Monti face au Python du marché du travail italien
Après un bref
répit suite à la nomination de Mario Monti, le rendement des
obligations de l’État italien a repris sa trajectoire ascendante.
En dehors de la Banque centrale européenne (BCE), il n’y a pas
ou peu d’acheteurs d’obligations d’État italien et beaucoup
de vendeurs.
On comprend la
prudence des investisseurs : il faudrait du temps pour rendre soutenable la dette publique et
compétitive l’économie du pays. Un seul homme peut-il
sauver un pays entrant en récession après dix ans de croissance
anémique ?
L’État italien
détient un volume d’actifs égal au montant de sa dette
publique. Vendre 10% de ces actifs pourrait être fait rapidement et
mettre en place un programme de privatisation à long terme pourrait ramener
la dette italienne à un niveau soutenable.
La seule manière de
résoudre cette crise est de rassurer les investisseurs
obligataires en stabilisant les finances publiques, réformer
structurellement l’État italien pour faire disparaitre la
corruption et mettre en place des réformes permettant au pays de
renouer avec la croissance.
L’Italie en a
besoin. Sur les 27 millions de
travailleurs italiens, 15 millions bénéficient
d’emplois stables, 8 millions de personnes précaires enchainent
les contrats de courte durée, ne bénéficiant
d’aucun des avantages du généreux code du travail
italien, long de 2700 pages tellement opaques qu’une partie non
négligeable des licenciements donne lieu à des suites
judiciaires. Les 4 millions de travailleurs restants sont actifs sur le
marché noir : selon l’OCDE et le FMI, 15 à 27% de
l’activité économique du pays est clandestine.
Le marché du
travail est à l’agonie. De
peur de perdre leurs avantages, les salariés n’osent pas démissionner pour lancer leur entreprise.

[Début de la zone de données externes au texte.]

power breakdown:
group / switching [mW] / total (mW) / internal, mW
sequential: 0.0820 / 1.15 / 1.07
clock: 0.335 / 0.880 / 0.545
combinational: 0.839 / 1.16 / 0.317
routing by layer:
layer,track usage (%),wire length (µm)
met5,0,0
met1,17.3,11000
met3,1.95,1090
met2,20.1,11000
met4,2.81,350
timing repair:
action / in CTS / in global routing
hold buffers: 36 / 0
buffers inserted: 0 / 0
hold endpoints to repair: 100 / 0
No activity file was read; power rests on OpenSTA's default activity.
**config.mk**
```make
export PLATFORM = sky130hd
export DESIGN_NAME = pixel_array_ctrl
export DESIGN_NICKNAME = d
export VERILOG_FILES = /design/src/rtl/pixel_array_ctrl.sv
export SDC_FILE = /design/constraint.sdc
export NUM_CORES = 1
export LEC_CHECK = 0
export ABC_CLOCK_PERIOD_IN_PS = 2700
export BUFFER_PORTS_ARGS = -buffer_cell sky130_fd_sc_hd__buf_2
export CORE_UTILIZATION = 47
export CTS_BUF_LIST = sky130_fd_sc_hd__clkbuf_2
export DETAILED_ROUTE_END_ITERATION = 12
export GPL_ROUTABILITY_DRIVEN = 0
export GPL_TIMING_DRIVEN = 0
export HOLD_SLACK_MARGIN = 0.1
export PLACE_DENSITY = 0.82
export SLEW_MARGIN = 20
export SYNTH_ARGS = -nofsm -noshare
export SYNTH_HDL_FRONTEND = slang
export SYNTH_SLANG_ARGS = --single-unit
```
**constraint.sdc**
```tcl
create_clock -name clk -period 2.7 [get_ports clk]
set_input_delay 0.405 -clock clk [delete_from_list [all_inputs] [get_ports clk]]
set_output_delay 0.405 -clock clk [all_outputs]
set_load 0.01 [all_outputs]
```
## src/rtl/ps2_host_tx.sv

```systemverilog
// ps2_host_tx: PS/2 host-to-device transmitter for single-byte keyboard commands.
// Drives open-drain enables for PS2_CLK/PS2_DATA; rx_inhibit masks the receiver
// while a transfer owns the bus.
// Optional watchdog: define PS2_TX_TIMEOUT_EN to abort a stalled transfer after
// TIMEOUT_CYCLES without a device clock edge (the parameter exists only then).
module ps2_host_tx #(
    parameter int unsigned INHIBIT_CYCLES = 12000
`ifdef PS2_TX_TIMEOUT_EN
    ,
    parameter int unsigned TIMEOUT_CYCLES = 200000
`endif
) (
    input  logic       clk,
    input  logic       reset,
    input  logic [7:0] tx_data,
    input  logic       tx_valid,
    output logic       tx_ready,
    output logic       tx_done,
    output logic       tx_error,
    output logic       busy,
    output logic       rx_inhibit,
    input  logic       ps2_clk_i,
    input  logic       ps2_data_i,
    output logic       ps2_clk_oe,
    output logic       ps2_data_oe
);

    localparam int unsigned INH_W = (INHIBIT_CYCLES > 1) ? $clog2(INHIBIT_CYCLES) : 1;
    localparam logic [INH_W-1:0] INH_LAST = INH_W'(INHIBIT_CYCLES - 1);

    typedef enum logic [1:0] {
        S_IDLE,
        S_INHIBIT,
        S_BITS,
        S_WAIT_IDLE
    } state_t;

    state_t           state;
    logic [8:0]       frame;      // {odd parity, data}
    logic [3:0]       bit_cnt;    // device falling edges seen so far
    logic [INH_W-1:0] inh_cnt;

    logic [1:0] clk_sync;
    logic [1:0] data_sync;
    logic       clk_prev;
    logic       clk_s;
    logic       data_s;
    logic       clk_fall;

    // Two-flop synchronizers for the raw pins; idle level is high
    always_ff @(posedge clk or negedge reset) begin
        if (!reset) begin
            clk_sync  <= 2'b11;
            data_sync <= 2'b11;
            clk_prev  <= 1'b1;
        end else begin
            clk_sync  <= {clk_sync[0], ps2_clk_i};
            data_sync <= {data_sync[0], ps2_data_i};
            clk_prev  <= clk_sync[1];
        end
    end

    assign clk_s    = clk_sync[1];
    assign data_s   = data_sync[1];
    assign clk_fall = clk_prev & ~clk_s;

    assign rx_inhibit = busy;

`ifdef PS2_TX_TIMEOUT_EN
    localparam int unsigned WD_W = $clog2(TIMEOUT_CYCLES + 1);
    localparam logic [WD_W-1:0] WD_LAST = WD_W'(TIMEOUT_CYCLES - 1);

    logic [WD_W-1:0] wd_cnt;
    logic            wd_hit;

    // Watchdog: counts cycles since the last device edge or state entry
    always_ff @(posedge clk or negedge reset) begin
        if (!reset) begin
            wd_cnt <= '0;
        end else if (((state == S_BITS) || (state == S_WAIT_IDLE)) && !clk_fall) begin
            wd_cnt <= wd_cnt + WD_W'(1);
        end else begin
            wd_cnt <= '0;
        end
    end

    assign wd_hit = (wd_cnt == WD_LAST);
`endif

    // Transfer sequencer: inhibit, start bit, shift on device edges, ACK check
    always_ff @(posedge clk or negedge reset) begin
        if (!reset) begin
            state       <= S_IDLE;
            frame       <= '0;
            bit_cnt     <= '0;
            inh_cnt     <= '0;
            tx_ready    <= 1'b1;
            tx_done     <= 1'b0;
            tx_error    <= 1'b0;
            busy        <= 1'b0;
            ps2_clk_oe  <= 1'b0;
            ps2_data_oe <= 1'b0;
        end else begin
            tx_done  <= 1'b0;
            tx_error <= 1'b0;
            case (state)
                S_IDLE: begin
                    tx_ready <= 1'b1;
                    if (tx_valid && tx_ready) begin
                        frame       <= {~^tx_data, tx_data};
                        inh_cnt     <= '0;
                        tx_ready    <= 1'b0;
                        busy        <= 1'b1;
                        ps2_clk_oe  <= 1'b1;
                        ps2_data_oe <= 1'b0;
                        state       <= S_INHIBIT;
                    end
                end
                S_INHIBIT: begin
                    if (inh_cnt == INH_LAST) begin
                        ps2_clk_oe  <= 1'b0;
                        ps2_data_oe <= 1'b1;
                        bit_cnt     <= '0;
                        state       <= S_BITS;
                    end else begin
                        inh_cnt <= inh_cnt + INH_W'(1);
                    end
                end
                S_BITS: begin
                    if (clk_fall) begin
                        bit_cnt <= bit_cnt + 4'd1;
                        if (bit_cnt < 4'd9) begin
                            ps2_data_oe <= ~frame[bit_cnt];
                        end else if (bit_cnt == 4'd9) begin
                            ps2_data_oe <= 1'b0;
                        end else if (!data_s) begin
                            state <= S_WAIT_IDLE;
                        end else begin
                            tx_error    <= 1'b1;
                            busy        <= 1'b0;
                            ps2_clk_oe  <= 1'b0;
                            ps2_data_oe <= 1'b0;
                            state       <= S_IDLE;
                        end
                    end
`ifdef PS2_TX_TIMEOUT_EN
                    else if (wd_hit) begin
                        tx_error    <= 1'b1;
                        busy        <= 1'b0;
                        ps2_clk_oe  <= 1'b0;
                        ps2_data_oe <= 1'b0;
                        state       <= S_IDLE;
                    end
`endif
                end
                S_WAIT_IDLE: begin
                    if (clk_s && data_s) begin
                        tx_done <= 1'b1;
                        busy    <= 1'b0;
                        state   <= S_IDLE;
                    end
`ifdef PS2_TX_TIMEOUT_EN
                    else if (wd_hit) begin
                        tx_error    <= 1'b1;
                        busy        <= 1'b0;
                        ps2_clk_oe  <= 1'b0;
                        ps2_data_oe <= 1'b0;
                        state       <= S_IDLE;
                    end
`endif
                end
                default: begin
                    busy        <= 1'b0;
                    ps2_clk_oe  <= 1'b0;
                    ps2_data_oe <= 1'b0;
                    state       <= S_IDLE;
                end
            endcase
        end
    end

endmodule

```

Et malheur à ceux qui affrontent leur patron : le revers des
privilèges garantis est qu’il est très difficile de
changer d'employeur.
Environ 95% des entreprises du
pays emploient moins de 10 travailleurs afin d’échapper aux
lourdeurs administratives étouffant les entreprises de plus grande
taille. Le Forum économique mondial classe l'Italie en 123ème
position sur 142 pays en termes d’efficacité de son
marché du travail.
Les travailleurs italiens font six
fois plus d’heures de grève en moyenne que leurs homologues allemands,
selon l'Observatoire européen des relations industrielles.
Le chantier est immense et le
temps est compté. Mario Monti a certainement les capacités
techniques de réaliser les réformes nécessaires mais
survivra-t-il aux rigueurs de la politique démocratique ?
Survivra-t-il tout court ? Parce
qu’ils conseillaient le gouvernement à réformer le code du travail italien, deux professeurs de politique
industrielle - Massimo D'Antona en 1999 et Marco Biagi en 2002 - ont été
assassiné par des terroristes se réclamant des Brigades Rouges.
Ces reformes
pourraient pourtant sauver l’État italien et, si elles sont
mises en place ailleurs, la zone euro elle-même.